Lunched at Ardingly, Cheesburger, Sultana cake and tea
from the scouts (fab job) and then had a pretty zippy run down to Ditchling village where apon reaching thecrossroads were stopped by the Marshalls. Apparently there had been 2 Heart-Attacks on the beacon in a very short space of time. We were held back to allow the emergency services access. Delayed about an hour, chatted to a lovely young lady and shared around the Jelly babies. All a bit subduesd due to the bad news.
Eventually we were underway as the Flying Ambulance departed.
We were let up the Beacon in dribs and drabs. This actually was quite good news as I found myself with way more space to ride in than usual, though it did get veruy tight at times. With more freedom, climbing the beacon was pretty straightforward, never even getting into my 30 x 25 bottom gear.
Lots of people made it up the hill. I noticed a lot of girls on city/hybrid bikes seemed to make it up with comfort... this it seems is diue to the 'Mega-range' cassette fitted to such bikes. It highlighted the benefit of good low gearing.
Ice-cream at the top, 45 mph on the drop into Brighton and a nice rumble into the finish. Average speed of 11 mph! Long slow day, more knackered than my Sunday morning 60 miler at an ave of 15mph!

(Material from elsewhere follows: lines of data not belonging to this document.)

## config.mk

```make
export PLATFORM = sky130hd
export DESIGN_NAME = rsp_ring_writer
export DESIGN_NICKNAME = d
export VERILOG_FILES = /design/src/rtl/rspw_pkg.sv /design/src/rtl/rspw_ptr.sv /design/src/rtl/rspw_status.sv /design/src/rtl/rsp_ring_writer.sv
export SDC_FILE = /design/constraint.sdc
export NUM_CORES = 1
export LEC_CHECK = 0
export BUFFER_PORTS_ARGS = -buffer_cell sky130_fd_sc_hd__clkbuf_2
export CORE_MARGIN = 2
export CORE_UTILIZATION = 26
export CTS_CLUSTER_DIAMETER = 150
export CTS_CLUSTER_SIZE = 16
export DETAILED_ROUTE_END_ITERATION = 16
export SETUP_SLACK_MARGIN = 0.02
export SYNTH_ARGS = -nofsm -noshare
export SYNTH_HDL_FRONTEND = slang
export SYNTH_SLANG_ARGS = --single-unit
export TNS_END_PERCENT = 50
```

## constraint.sdc

```tcl
create_clock -name clk -period 3.2 [get_ports clk]
set_clock_uncertainty 0.15 [all_clocks]
set_input_delay 0.64 -clock clk [delete_from_list [all_inputs] [get_ports clk]]
set_output_delay 0.64 -clock clk [all_outputs]
set_load 0.01 [all_outputs]
```

## src/rtl/rspw_pkg.sv

```systemverilog
package rspw_pkg;
  localparam int CAD_W         = 4;
  localparam int CTRL_IRQ_EN   = 0;
  localparam int CTRL_RING_EN  = 1;
  localparam int CTRL_OVR_EN   = 2;
  localparam int STS_IRQ       = 0;
  localparam int STS_OVR       = 2;
  localparam int IMM_BUSY      = 0;
  localparam int IMM_VALID     = 1;
  localparam int WP_RST_BIT    = 15;
  localparam int EXT_UNSOL_BIT = 4;

  typedef enum logic [2:0] {
    RA_BASE = 3'd0, RA_WPTR = 3'd1, RA_ICNT = 3'd2, RA_CTRL = 3'd3,
    RA_STAT = 3'd4, RA_IMMS = 3'd5, RA_IMMR = 3'd6, RA_NONE = 3'd7
  } reg_sel_e;

  typedef enum logic [1:0] { WS_IDLE, WS_LO, WS_HI } wr_state_e;

  // Extended entry word: codec address low, unsolicited tag at bit 4.
  function automatic logic [31:0] ext_word(input logic [CAD_W-1:0] cad, input logic unsol);
    logic [31:0] w;
    w = '0;
    w[CAD_W-1:0] = cad;
    w[EXT_UNSOL_BIT] = unsol;
    return w;
  endfunction
endpackage

```

## src/rtl/rspw_ptr.sv

```systemverilog
module rspw_ptr #(
  parameter int PTR_W = 8,
  parameter int CNT_W = 8
) (
  input  logic             clk,
  input  logic             rst_n,
  input  logic             wp_clr,
  input  logic             advance,
  input  logic             cnt_clr,
  input  logic [CNT_W-1:0] icnt,
  output logic [PTR_W-1:0] wp,
  output logic [PTR_W-1:0] wp_nxt,
  output logic [CNT_W-1:0] cnt_after,
  output logic             reached
);
  localparam logic [CNT_W-1:0] CNT_MAX = '1;

  logic [CNT_W-1:0] cnt_q;
  logic             cnt_inc;

  assign wp_nxt    = wp + 1'b1;
  assign reached   = (icnt != '0) && (cnt_q == icnt);
  assign cnt_inc   = advance && !reached && (cnt_q != CNT_MAX);
  assign cnt_after = cnt_q + 1'b1;

  always_ff @(posedge clk or negedge rst_n) begin
    if (!rst_n) begin
      wp    <= '0;
      cnt_q <= '0;
    end else begin
      if (wp_clr)       wp <= '0;
      else if (advance) wp <= wp_nxt;
      cnt_q <= (cnt_clr ? '0 : cnt_q) + CNT_W'(cnt_inc);
    end
  end

  p_wp_clear_r11: assert property (@(posedge clk) disable iff (!rst_n)
    wp_clr |=> wp == '0);
  p_wp_step_r4: assert property (@(posedge clk) disable iff (!rst_n)
    advance && !wp_clr |=> wp == PTR_W'($past(wp) + 1'b1));
  p_cnt_clear_r10: assert property (@(posedge clk) disable iff (!rst_n)
    cnt_clr && !advance |=> cnt_q == '0);
endmodule

```

## src/rtl/rspw_status.sv

```systemverilog
module rspw_status (
  input  logic clk,
  input  logic rst_n,
  input  logic set_irq,
  input  logic set_ovr,
  input  logic clr_irq,
  input  logic clr_ovr,
  output logic sts_irq,
  output logic sts_ovr,
  output logic irq_cleared
);
  assign irq_cleared = sts_irq && clr_irq && !set_irq;

  always_ff @(posedge clk or negedge rst_n) begin
    if (!rst_n) begin
      sts_irq <= 1'b0;
      sts_ovr <= 1'b0;
    end else begin
      if (set_irq)      sts_irq <= 1'b1;
      else if (clr_irq) sts_irq <= 1'b0;
      if (set_ovr)      sts_ovr <= 1'b1;
      else if (clr_ovr) sts_ovr <= 1'b0;
    end
  end

  p_irq_sticky_r7: assert property (@(posedge clk) disable iff (!rst_n)
    sts_irq && !clr_irq |=> sts_irq);
  p_ovr_sticky_r12: assert property (@(posedge clk) disable iff (!rst_n)
    sts_ovr && !clr_ovr |=> sts_ovr);
  p_irq_w1c_r10: assert property (@(posedge clk) disable iff (!rst_n)
    clr_irq && !set_irq |=> !sts_irq);
endmodule

```

## src/rtl/rsp_ring_writer.sv

```systemverilog
module rsp_ring_writer import rspw_pkg::*; #(
  parameter int ADDR_W = 32,
  parameter int PTR_W  = 8,
  parameter int CNT_W  = 8
) (
  input  logic              clk,
  input  logic              rst_n,
  input  logic              rsp_valid,
  output logic              rsp_ready,
  input  logic [31:0]       rsp_data,
  input  logic              rsp_unsol,
  input  logic [CAD_W-1:0]  rsp_cad,
  input  logic              corb_empty,
  output logic              mem_wr_valid,
  input  logic              mem_wr_ready,
  output logic [ADDR_W-1:0] mem_wr_addr,
  output logic [31:0]       mem_wr_data,
  input  logic              mem_wr_err,
  input  logic              reg_wr,
  input  logic [2:0]        reg_addr,
  input  logic [31:0]       reg_wdata,
  output logic [31:0]       reg_rdata,
  output logic              cnt_reached,
  output logic              sts_irq,
  output logic              sts_ovr
);
  localparam int ENTRY_SHIFT = 3;

  function automatic logic [ADDR_W-1:0] slot_addr(input logic [ADDR_W-1:0] b,
                                                  input logic [PTR_W-1:0]  p,
                                                  input logic              hi);
    return b + (ADDR_W'(p) << ENTRY_SHIFT) + (hi ? ADDR_W'(4) : '0);
  endfunction

  // software registers
  logic [ADDR_W-1:0] base_q;
  logic [CNT_W-1:0]  icnt_q;
  logic [2:0]        ctrl_q;
  logic              imm_busy, imm_valid;
  logic [CAD_W-1:0]  imm_cad;
  logic [31:0]       imm_rsp;

  // entry staging
  wr_state_e   state_q;
  logic [31:0] rsp_q, ext_q;
  logic        err_q;

  // named events
  logic rsp_fire, take_imm, take_drop, take_mem, mem_fire, commit, wfail;
  logic stored, ovr_evt, irq_evt, wp_clr, cnt_clr;
  logic wr_base, wr_wptr, wr_icnt, wr_ctrl, wr_stat, wr_imms;
  logic [PTR_W-1:0] wp, wp_nxt;
  logic [CNT_W-1:0] cnt_after;
  reg_sel_e sel;

  assign sel     = reg_sel_e'(reg_addr);
  assign wr_base = reg_wr && sel == RA_BASE;
  assign wr_wptr = reg_wr && sel == RA_WPTR;
  assign wr_icnt = reg_wr && sel == RA_ICNT;
  assign wr_ctrl = reg_wr && sel == RA_CTRL;
  assign wr_stat = reg_wr && sel == RA_STAT;
  assign wr_imms = reg_wr && sel == RA_IMMS;

  assign rsp_ready = (state_q == WS_IDLE);
  assign rsp_fire  = rsp_valid && rsp_ready;
  assign take_imm  = rsp_fire && imm_busy;
  assign take_drop = rsp_fire && !imm_busy && !ctrl_q[CTRL_RING_EN];
  assign take_mem  = rsp_fire && !imm_busy && ctrl_q[CTRL_RING_EN];

  assign mem_wr_valid = (state_q != WS_IDLE);
  assign mem_fire     = mem_wr_valid && mem_wr_ready;
  assign mem_wr_addr  = slot_addr(base_q, wp_nxt, state_q == WS_HI);
  assign mem_wr_data  = (state_q == WS_HI) ? ext_q : rsp_q;

  assign commit  = (state_q == WS_HI) && mem_fire;
  assign wfail   = err_q || mem_wr_err;
  assign stored  = commit && !wfail;
  assign ovr_evt = commit && wfail && ctrl_q[CTRL_OVR_EN];
  assign irq_evt = stored && ctrl_q[CTRL_IRQ_EN] &&
                   (((icnt_q != '0) && (cnt_after == icnt_q)) || corb_empty);
  assign wp_clr  = wr_wptr && reg_wdata[WP_RST_BIT];

  rspw_ptr #(.PTR_W(PTR_W), .CNT_W(CNT_W)) u_ptr (
    .clk(clk), .rst_n(rst_n), .wp_clr(wp_clr), .advance(stored),
    .cnt_clr(cnt_clr), .icnt(icnt_q), .wp(wp), .wp_nxt(wp_nxt),
    .cnt_after(cnt_after), .reached(cnt_reached)
  );

  rspw_status u_status (
    .clk(clk), .rst_n(rst_n), .set_irq(irq_evt), .set_ovr(ovr_evt),
    .clr_irq(wr_stat && reg_wdata[STS_IRQ]), .clr_ovr(wr_stat && reg_wdata[STS_OVR]),
    .sts_irq(sts_irq), .sts_ovr(sts_ovr), .irq_cleared(cnt_clr)
  );

  always_ff @(posedge clk or negedge rst_n) begin
    if (!rst_n) begin
      state_q <= WS_IDLE;
      rsp_q   <= '0;
      ext_q   <= '0;
      err_q   <= 1'b0;
    end else begin
      case (state_q)
        WS_IDLE: if (take_mem) begin
          state_q <= WS_LO;
          rsp_q   <= rsp_data;
          ext_q   <= ext_word(rsp_cad, rsp_unsol);
          err_q   <= 1'b0;
        end
        WS_LO: if (mem_fire) begin
          state_q <= WS_HI;
          err_q   <= mem_wr_err;
        end
        WS_HI: if (mem_fire) state_q <= WS_IDLE;
        default: state_q <= WS_IDLE;
      endcase
    end
  end

  always_ff @(posedge clk or negedge rst_n) begin
    if (!rst_n) begin
      base_q <= '0;
      icnt_q <= '0;
      ctrl_q <= '0;
    end else begin
      if (wr_base) base_q <= {reg_wdata[ADDR_W-1:ENTRY_SHIFT], {ENTRY_SHIFT{1'b0}}};
      if (wr_icnt) icnt_q <= reg_wdata[CNT_W-1:0];
      if (wr_ctrl) ctrl_q <= reg_wdata[2:0];
    end
  end

  always_ff @(posedge clk or negedge rst_n) begin
    if (!rst_n) begin
      imm_busy  <= 1'b0;
      imm_valid <= 1'b0;
      imm_cad   <= '0;
      imm_rsp   <= '0;
    end else if (take_imm) begin
      imm_busy  <= 1'b0;
      imm_valid <= 1'b1;
      imm_cad   <= rsp_cad;
      imm_rsp   <= rsp_data;
    end else if (wr_imms) begin
      if (reg_wdata[IMM_BUSY])  imm_busy  <= 1'b1;
      if (reg_wdata[IMM_VALID]) imm_valid <= 1'b0;
    end
  end

  always_comb begin
    reg_rdata = '0;
    case (sel)
      RA_BASE: reg_rdata = 32'(base_q);
      RA_WPTR: reg_rdata = 32'(wp);
      RA_ICNT: reg_rdata = 32'(icnt_q);
      RA_CTRL: reg_rdata = 32'(ctrl_q);
      RA_STAT: begin
        reg_rdata[STS_IRQ] = sts_irq;
        reg_rdata[STS_OVR] = sts_ovr;
      end
      RA_IMMS: begin
        reg_rdata[IMM_BUSY]  = imm_busy;
        reg_rdata[IMM_VALID] = imm_valid;
        reg_rdata[4 +: CAD_W] = imm_cad;
      end
      RA_IMMR: reg_rdata = imm_rsp;
      default: reg_rdata = '0;
    endcase
  end

  p_hold_r13: assert property (@(posedge clk) disable iff (!rst_n)
    mem_wr_valid && !mem_wr_ready && !wp_clr |=>
      mem_wr_valid && $stable(mem_wr_addr) && $stable(mem_wr_data));
  p_start_r4: assert property (@(posedge clk) disable iff (!rst_n)
    take_mem |=> mem_wr_valid && !rsp_ready);
  p_drop_r3: assert property (@(posedge clk) disable iff (!rst_n)
    take_drop |=> !mem_wr_valid && $stable(wp));
  p_imm_r2: assert property (@(posedge clk) disable iff (!rst_n)
    take_imm |=> imm_valid && !imm_busy && !mem_wr_valid && imm_cad == $past(rsp_cad));
  p_irq_off_r9: assert property (@(posedge clk) disable iff (!rst_n)
    !ctrl_q[CTRL_IRQ_EN] && !sts_irq |=> !sts_irq);
  p_reached_level_r10: assert property (@(posedge clk) disable iff (!rst_n)
    cnt_reached && !cnt_clr && !wr_icnt |=> cnt_reached);
  p_unused_err_r6: assert property (@(posedge clk) disable iff (!rst_n)
    commit && wfail |=> $stable(wp));
endmodule

```

== Word level (Yosys, flattened, before mapping) ==
Cells that the tools add are included.

* Register bits after elaboration: 136
* Latch bits: 0
* Memory bits (writable): 0
* Memory bits (read-only): 0
* Bits of input ports: 79
* Output and inout bits: 101
* Word-level logic and storage cells: 110
* Memories kept: 0

* Add/subtract/negate cells: 5
* Multipliers: 0
* Divide/modulo/power cells: 0
* Order comparisons: 0
* Equality and inequality tests: 14
* Shifts and indexed selects: 0
* Mux-type cells: 28
* Bitwise logic cells: 0
* Reductions and logical operators: 48

{| class="wikitable"
|+ Operator list
! cell !! number
|-
| $pmux W24 S2 || 1
|-
| $add A32 B11 Y32 || 1
|-
| $add A32 B3 Y32 || 1
|-
| $mux W32 || 1
|-
| $logic_and A1 B1 Y1 || 26
|-
| $mux W8 || 3
|-
| $pmux W4 S5 || 1
|-
| $add A8 B1 Y8 const B || 2
|-
| $eq A8 B8 Y1 || 2
|-
| $reduce_bool A2 Y1 || 8
|-
| $mux W1 || 12
|-
| $pmux W1 S5 || 2
|-
| $eq A3 B3 Y1 const B || 3
|-
| $add A8 B1 Y8 || 1
|-
| $ne A8 B8 Y1 const B || 1
|-
| $reduce_bool A8 Y1 || 1
|-
| $eq A3 B2 Y1 const B || 2
|-
| $mux W2 || 3
|-
| $pmux W1 S6 || 1
|-
| $pmux W2 S3 || 1
|-
| $reduce_and A2 Y1 || 3
|-
| $reduce_and A3 Y1 || 2
|-
| $logic_not A1 Y1 || 4
|-
| $ne A2 B2 Y1 const B || 2
|-
| other kinds (10) || 11
|}

== Logic depth before layout (Yosys ltp) ==
Gate-level depths: netlist of run 1.

* Word-level depth: 10
* Depth in mapped cells: 12
* Gate-level depth less buffers: 11

== Cells and area by module ==
A second synthesis of run 1 with hierarchy kept.

* Cells, all modules: 656
* Area total of the unflattened synthesis: 7,394.6 µm²

{| class="wikitable"
|+ Modules (own cells, without submodules)
! module !! instances !! cells each !! area each (µm²) !! sequential area each (µm²)
|-
| rsp_ring_writer || 1 || 530 || 6,209.7 || 2,952.8
|-
| rspw_ptr || 1 || 119 || 1,098.6 || 400.4
|-
| rspw_status || 1 || 7 || 86.3 || 50.0
|}

== Least setup slack after synthesis of run 1 ==
OpenSTA, ideal clock, no wires.

* Path type: register to output
* Start: register u_ptr.wp[0]
* End: output mem_wr_addr[23]
* Arrival: 2.511 ns
* Data required time: 2.410 ns
* Slack: -0.101 ns
* Cell stages (with the launch flop): 12
* Path buffers: 1
* Cells stage by stage: dfrtp_1 ha_1 and3_1 xor2_1 ha_1 nand2_1 o21ai_0 a211oi_1 o21bai_1 clkbuf_1 nand4_1 xnor2_1

* Word-level cells in the longest chain between the ends: 3

{| class="wikitable"
|+ Ends and longest elaborated chain
! element !! line !! RTL
|-
| from (decl) || rspw_ptr.sv:11 || <nowiki>output logic [PTR_W-1:0] wp,</nowiki>
|-
| from (signal assigned) || rspw_ptr.sv:32 || <nowiki>else if (advance) wp <= wp_nxt;</nowiki>
|-
| $add A8 B1 Y8 || rspw_ptr.sv:21 || <nowiki>assign wp_nxt = wp + 1'b1;</nowiki>
|-
| $add A32 B11 Y32 || rsp_ring_writer.sv:32 || <nowiki>return b + (ADDR_W'(p) << ENTRY_SHIFT) + (hi ? ADDR_W'(4) : '0);</nowiki>
|-
| $add A32 B3 Y32 || rsp_ring_writer.sv:32 ||
|-
| to (decl) || rsp_ring_writer.sv:16 || <nowiki>output logic [ADDR_W-1:0] mem_wr_addr,</nowiki>
|}

No other way between the ends.

== Final worst setup path of run 1 ==
* Start: register u_ptr.wp[0]
* End: output mem_wr_addr[30]

The elaborated chain is that of the path after synthesis.

==> results of run 1 <==
## cells in the final DEF (no fill, tap or decap), types with 7 or more instances in the layout
cell type,count
a22o_1,25
and2_1,29
and3_1,9
buf_2,20
buf_4,46
clkbuf_16,17
clkbuf_2,156
dfrtp_1,136
ha_1,9
mux2_2,116
mux2i_1,7
nand2_1,38
nand3_1,15
nand4_1,8
nor2_1,27
o21ai_0,14
xnor2_1,21
xnor2_2,13
xor2_1,19
## worst min path at each step
| stage | start | endpoint |
|---|---|---|
| CTS | rst_n | u_ptr.cnt_q[2] |
| floorplan | rst_n | base_q[10] |
| global route | rst_n | u_ptr.cnt_q[2] |
| global placement | imm_valid | imm_valid |
| detailed placement | imm_valid | imm_valid |
| finish | rst_n | u_ptr.cnt_q[2] |
## cell type report
class,instances,share of cell area
Antenna cell,1,0.000256
Clock buffer,19,0.0464
Clock inverter,12,0.0217
Inverter,6,0.00231
Multi-Input combinational cell,450,0.401
Sequential cell,136,0.349
Tap cell,341,0.0437
Timing Repair Buffer,229,0.136
## stage by stage
stage | std cells | area (sq um)
finish | 1194 | 9760
global route | 1193 | 9760
CTS | 1193 | 9560
detailed placement | 1158 | 8720
global placement | 1158 | 8720
floorplan | 628 | 7170
## registers in the layout (all words and copies together) (netlist names), 2 cells and up
signal       count
imm_rsp         32
rsp_q           32
base_q          29
icnt_q           8
u_ptr.cnt_q      8
u_ptr.wp         8
ext_q            5
imm_cad          4
ctrl_q           3
state_q          2
## report_power, final
group | total [uW] | leakage [uW] | switching (uW) | internal [uW]
Clock | 2270 | 0.000325 | 829 | 1440
Combinational | 2800 | 0.00261 | 1340 | 1460
Sequential | 2840 | 0.00166 | 471 | 2370
Total | 7910 | 0.00459 | 2640 | 5270
## layer usage
layer  vias to the layer above  wire [microns]
met5                         -               0
met4                         0             412
met3                        23            1640
met2                       176           10100
met1                      2864            9540
li1                       2659               -
## worst max-delay path: stages (launching register included)
cell	delay, ns
dfrtp_1	0.40
ha_2	0.19
and3_4	0.20
xor2_2	0.16
ha_4	0.31
a21oi_2	0.08
buf_4	0.15
o211a_4	0.16
nor3b_4	0.20
buf_6	0.16
nand3_1	0.10
xnor2_1	0.18
clkbuf_2	0.16
## kinds of logic (layout without fill, tap and decap cells)
kind of cell,Yosys count,in the layout,synth area share
compound gates,79,79,0.0795
xor+xnor,56,56,0.0685
fa+ha+maj,13,13,0.0238
buf+inv,42,266,0.0278
flops,136,136,0.475
mux,123,123,0.192
other cells,1,3,0.000524
simple gates,177,177,0.133
## what timing repair did
item / in CTS / in global routing
gates resized for setup: 34 / 53
pin swaps: 11 / 25
endpoints found under the hold margin: 0 / 0
buffers inserted: 3 / 1
endpoints found under the setup margin: 26 / 27
gates cloned: 1 / 0
==> results.md, run 1 <==
* R2r endpoint: u_ptr.cnt_q[6]
* Synth cell types at 59
* Total Routing Usage GR at 0.153
* Post-synth top cells: 136 x dfrtp_1, 116 x mux2_2, 41 x nand2_1, 34 x xnor2_1, 29 x and2_1
* GRT Max-Usage Layer: met2
* FFs w/ async S/R, synth at 1.00
* Vias per cell at 4.79
* R2r setup slk at 0.19 ns
* Vias in the first global route at 5,922
* Number of enable flip-flop cells after synthesis at 0
* Nature of the critical path endpoint: primary output
* RSZ-0062 raised after global routing: true
* Kind of critical path: flop to primary output
* Area leader, netlist: dfrtp_1
* Post-layout net count at 932
* LEAKAGE at 0.00459 uW
* Worst setup SP type: flop
* Die area at 28,900 sq um
* Clock buffer count from CTS at 17
* Final setup viols at 24
* H-tree depth reported by CTS at 4
* CP max FO at 5
* Port buffer count at 177
* Pin count of the biggest net entering global routing at 62
* Worst slew margin at 0.579
* Power Total at 7910 uW
* Synthesized area per cell at 11.4 sq um
* Chip height at 170 microns
* Longest Clk Path Bufs at 2
* Final WL at 21,700 microns
* Ys Warns at 0
* Met1 Track Usage GR at 0.196
* Width of the die at 170 microns
* Pwr dens at 810 nW/um^2
* Final Hold Fails at 0
* CTS tree: done
* GRT met3 Usage at 0.0516
* CP Capture Point: mem_wr_addr[30]
* Syn Std Cell Area at 7160 sq um
* Final Critical Period at 3.65 ns
* Main flop type after synthesis: dfrtp_1
* Fmax at 274 MHz
* Boundary pin count at 180
* Congestion Overflow GR at 0
* Area contributors post-synth: dfrtp_1 48%, mux2_2 18%, xnor2_1 4.2%
* TritonRoute pass-1 iters at 4
* Routed len/inst at 18.1 microns
* Global-route wire length before repair at 33,700 microns
* Reg area at 3400 sq um
* CTS Hold Bufs at 0
* DRC viols at 0
* Failing checks: negative setup slack
* Worst setup margin at -0.454 ns
* Via count at 5,722
* Final ANT Viol Nets at 0
* Worst Path Required at 2.41 ns
* Util after Layout at 0.361
* Slew Limit Fails at 0
* Core footprint at 27,000 sq um
* Worst Hold Class: input port to asynchronous set/reset pin
* Initial antenna violation count at 1
* Initial DRC count at 281
* Layout cell share with drive strength beyond 1 at 0.513
* Post-synthesis sequential area ratio at 0.475
* Max VDD drop at 0.000344 V
* Area grow syn2layout at 36.3%
* Row count at 60
* Max-cap check violation count at 0
* DP Worst Slack at -0.384 ns
* FILL cells at 2,720
* Multi-input logic area at 3910 sq um
* DP Wirelength at 15,900 microns
* Root buffer cell: clkbuf_16
* Clk_lat worst skew at 0.43 ns
* FF-to-FF Start: icnt_q[6]
* Clock sinks at 136
* Setup TNS at -8.22 ns
* Initial Util at 0.265
* Top-count cell post-synth: dfrtp_1
* RePlAce Congestion at 0.830
* Worst-margin pin slew at 0.632 ns
* Worst setup startpoint: u_ptr.wp[0]
* Final period util at 1.14
* Clock-pin slew on the worst setup and hold paths at 0.06 ns
* Top-area cell type share of the netlist area at 0.475
* Mapped Cells at 627
* Register bit total from synthesis at 136
* GRT met2 Usage at 0.243
* Final hold slack at 0.0349 ns
* Worst Reg2Reg Path Length in Cells at 10
* CP arrival at 2.86 ns
* Status: complete, but fails checks
(Power assumes the default switching activity.)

Reception on the sea-front never fails to amaze me too.

There did seem to be waaay more people than ever before, the constant stopping and walking annoyed me for the first time ever today. There were also a lot of accidents (this is also quite normal).

This is possibly my last L2B for the forseable future, not because I don't like it, but because the key people I ride it with are moving for sunnier climes and it wouldn't be the same without them. We've done about 14 years consecutively and my personal tally must be getting closer to 20 since my first in about 1984. It's time we did another ride somewhere...

Hope you had a good day.


----------



## HeyWayne (21 Jun 2010)

Well, was my first ever and will definitely be doing it again next year. I'm far less sore or achy than I thought I was going to be - quads are a little tender when going up stairs, but other than that, not too shabby.

I was due a 6:30 start, but with 16 month old baby and wife in tow I ended up getting to the start just before 7. My team mates had managed to get there for the 6:30 start and somehow I passed them (I'd only met one of the 4 before yesterday, so I have an excuse). A little frustrating getting out of London, but once out on the lanes it was far more pleasant.

I ended up having to wait for them to catch up with set me back 20 mins or so. Then we had to wait for one of the other guys who had 'jelly legs'.

Then got caught behind an accident just after we'd passed under the M25 (I think) - had to wait around another 15 minutes before getting going again.

Started to get a bit frustrating waiting for the others - and I had my family waiting for me in Brighton so I sent the team a message saying I was going to plough on and may meet them in Brighton. 

So off, I set - alone.

Made it up the Beacon in one, then cruised on down into Brighton.

Nearly missed my wife and son on the finish straight, had it not been for my brother shouting I'd of never seen them.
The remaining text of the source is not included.